On November 28, 1973, the worlds social elite gathered at the Palace of Versailles for an international fashion show. By the time the curtain came down on the evenings spectacle, history had been made and the industry had been forever transformed. This is that story.

Conceived as a fund-raiser for the restoration of King Louis XIVs palace, in the late fall of 1973, five top American designers faced off against five top French designers in an over-the-top runway extravaganza. An audience filled with celebrities and international jet-setters, including Princess Grace of Monaco, the Duchess of Windsor, Paloma Picasso, and Andy Warhol, were treated to an opulent performance featuring Liza Minnelli, Josephine Baker, and Rudolph Nureyev. What they saw would forever alter the history of fashion.

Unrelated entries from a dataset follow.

--- config.mk ---
export PLATFORM = sky130hd
export DESIGN_NAME = stereo_pair_sync
export DESIGN_NICKNAME = d
export VERILOG_FILES = /design/src/rtl/stereo_pair_sync_pkg.sv /design/src/rtl/stereo_pair_sync_pair_fifo.sv /design/src/rtl/stereo_pair_sync.sv
export SDC_FILE = /design/constraint.sdc
export NUM_CORES = 1
export LEC_CHECK = 0
export CORE_AREA = 4 4 344 346
export DETAILED_ROUTE_END_ITERATION = 16
export DIE_AREA = 0 0 348 350
export GPL_TIMING_DRIVEN = 0
export PLACE_DENSITY = 0.6
export SLEW_MARGIN = 20
export SYNTH_ARGS = -nofsm -noshare
export SYNTH_HDL_FRONTEND = slang
export SYNTH_SLANG_ARGS = --single-unit
--- constraint.sdc ---
create_clock -name clk -period 11.1 [get_ports clk]
set_input_delay 2.22 -clock clk [delete_from_list [all_inputs] [get_ports clk]]
set_output_delay 2.22 -clock clk [all_outputs]
set_load 0.1 [all_outputs]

The Americans at the Battle of Versailles- Oscar de la Renta, Bill Blass, Anne Klein, Halston, and Stephen Burrows - showed their work against the five French designers considered the best in the world - Yves Saint Laurent, Hubert de Givenchy, Pierre Cardin, Emanuel Ungaro, and Marc Bohan of Christian Dior. Plagued by in-fighting, outsized egos, shoestring budgets, and innumerable technical difficulties, the American contingent had little chance of meeting the Europeans exquisite and refined standards. But against all odds, the American energy and the domination by the fearless models (ten of whom, in a groundbreaking move, were African American) sent the audience reeling. By the end of the evening, the Americans had officially taken their place on the worlds stage, prompting a major shift in the way race, gender, sexuality, and economics would be treated in fashion for decades to come. As the curtain came down on The Battle of Versailles, American fashion was born; no longer would the world look to Europe to determine the stylistic trends of the day, from here forward, American sensibility and taste would command the worlds attention.

Pulitzer-Prize winning fashion journalist Robin Givhan offers a lively and meticulously well-researched account of this unique event. The Battle of Versailles is a sharp, engaging cultural history; this intimate examination of a single moment shows us how the world of fashion as we know it came to be.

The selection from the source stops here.